It’s shaping up to be a shitty year, and I’m not talking about the weather or those ridiculous sleeves on women’s clothing.
So far we’ve seen shitpost anointed the digital word of the year by the American Dialect Society, and a list of “Shitty Media Men” making headlines when Harper’s announced plans to publish a story about it. Not to mention the shitty hits of 2017, shitburger, shit show, ripshit bonkers, and shit sandwich.
All that was prologue to the latest shit-storm: the revelation, in the Washington Post, followed by other media outlets, that President Trump on Thursday had attacked protections for immigrants from what he called “shithole countries” such as Haiti and El Salvador, as well as the entire continent of Africa.
“In the Hole,” by Anthony Russo.
“Why are we having all these people from shithole countries come here?” Trump said, according to “several people briefed on the meeting” between the president and lawmakers from both parties. Trump went on to suggest that the United States should instead bring in more people from Norway, whose prime minister he’d met with on Wednesday. (The unsubtle subtext: more white people.)
The gang at Strong Language, a group blog to which I contribute, snapped to attention: this was important breaking news on the profanity beat. There was a flurry of excited Gmailing. Contributor Kory Stamper, a lexicographer at Merriam-Webster, quickly published a post on her own blog, Harmless Drudgery, about why it’s such a BFD; she cross-posted it at Strong Language. Kory wrote about the reaction at M-W:
As soon as word reached us in the bowels of the syntax mines, all activity ceased. It’s not notable because Donald Trump said it, it’s notable because it made it into newspapers–several of them, even!–unexpurgated. We all fizzed with excitement: time to take some motherfucking citations.
The news media were more conflicted. The Post pulled no punches, publishing the entire unexpurgated word in its headline,possibly for the first time in its 140-year history (“When the president says it, we’ll use it verbatim,” said executive editor Marty Baron). The New York Times was slightly more muted, going with “disparaging words” in its main headline and shithole in the deck. According to a bot that tweets words when they first appear in the Times’s news or editorial sections, the usage was unprecedented.
New York Times, 1/11/18 Washington Post, 1/11/18
Cable news, which is subject to a Federal Communications Commission prohibition on “obscene, indecent, and profane content,” took a forked approach. Fox News and MSNBC chose to insert asterisks in their chryons (MSNBC removed them a little later in the evening), while CNN printed the full S-word. MSNBC’s Joy Ann Reid (substituting for Chris Hayes) and CNN’s Erin Burnett went with the demure “S-hole,” but Anderson Cooper, whose program follows Burnett’s, went with the full shithole. Rachel Maddow, on MSNBC, said shithole in introducing the story and “bleep-hole” in subsequent references. Chris Matthews, on MSNBC, was the coyest of them all, stammering “That word ... a bad word ... it ends with -hole.” NPR used shithole, but only after an on-air warning.

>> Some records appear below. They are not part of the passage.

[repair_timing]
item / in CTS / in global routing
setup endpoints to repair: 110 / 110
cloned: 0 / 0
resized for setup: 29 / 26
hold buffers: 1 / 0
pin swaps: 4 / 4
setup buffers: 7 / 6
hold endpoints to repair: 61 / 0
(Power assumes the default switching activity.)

In studio, caffeinated, & ready to leap upon the news like a broadcaster with a lifetime chance to say shithole on the air!
— Scott Simon (@nprscottsimon) January 13, 2018
As for media outside the English-speaking world, translations for shithole ranged from the poetic – “where birds don’t lay eggs” (Taiwan), “beggars’ haunts” (South Korea) – to the euphemistic – “Drecksloch” (“dirthole”) in Germany; “achterlijke landen” (“backward countries”) in the Netherlands, “garbage countries” in several Arab-language papers – to the literal – “paesi merdosi” (shitty countries) in Italy, “trou de merde” in France. (For a comprehensive look at how shithole is being translated around the world, see James Harbeck’s post on the Strong Language blog.)
And the president? He said the media “distorted” his meaning, and he also said that shithole was just, you know, telling it like it is.
“He Tells It Like It Is," by Paul Noth, The New Yorker, August 29, 2016.
Shithole countries was, in short order, truncated to SHCs (by Glenn Beck and others); l’affaire de la merde inevitably became #ShitHoleGate. And it didn’t take long for someone – namely, CNN counterterrorism analyst Phil Mudd – to reclaim (or “ameliorate”) the term, calling himself a “proud shitholer” with ancestors from Ireland and Italy. (Two years ago, “deplorable” followed the same path from mark of shame to somewhat misguided badge of pride.)
Naturally, there’s merch. This tee is from Etsy.
From shitholer it was a short hop to the minced holer in Bret Stephens’s New York Times op-ed on Saturday, January 13: “Modify with any four letters you wish.”
“Novelists from s##thole countries”: display at Rough Draft Bar & Books, Kingston, New York. Via Michele Filgate.
Shit has been in our lexicon since Old English, but shithole is considerably more recent. Its first appearance in print was in a 1629 book of verse and song, Liber Lilliati, by J. Lilliat, a little masterpiece of alliteration.
“Six shitten shotes did I shoote in thy mowth that I shot from my shithole.” (Thanks to Kristina Killgrove for this excerpt.)
This shithole was a coarse synonym for rectum or anus – that is, the hole from which shit is expelled – and according to the OED that was the word’s only sense for three centuries, at least in print. At some point during the first quarter of the 20th century – my guess would be during World War I – soldiers began using shithole to mean “a wretched place.” A German novel about that war, The Cross Bearers, by Alexander Moritz Frey, was translated into English and published in 1930 with the line “But that will soon be over, he hopes; over as soon as he can get out of this ‘shit-hole’—the soldiers’ term which the officers adopt.” It may have been a direct translation of German Scheissloch.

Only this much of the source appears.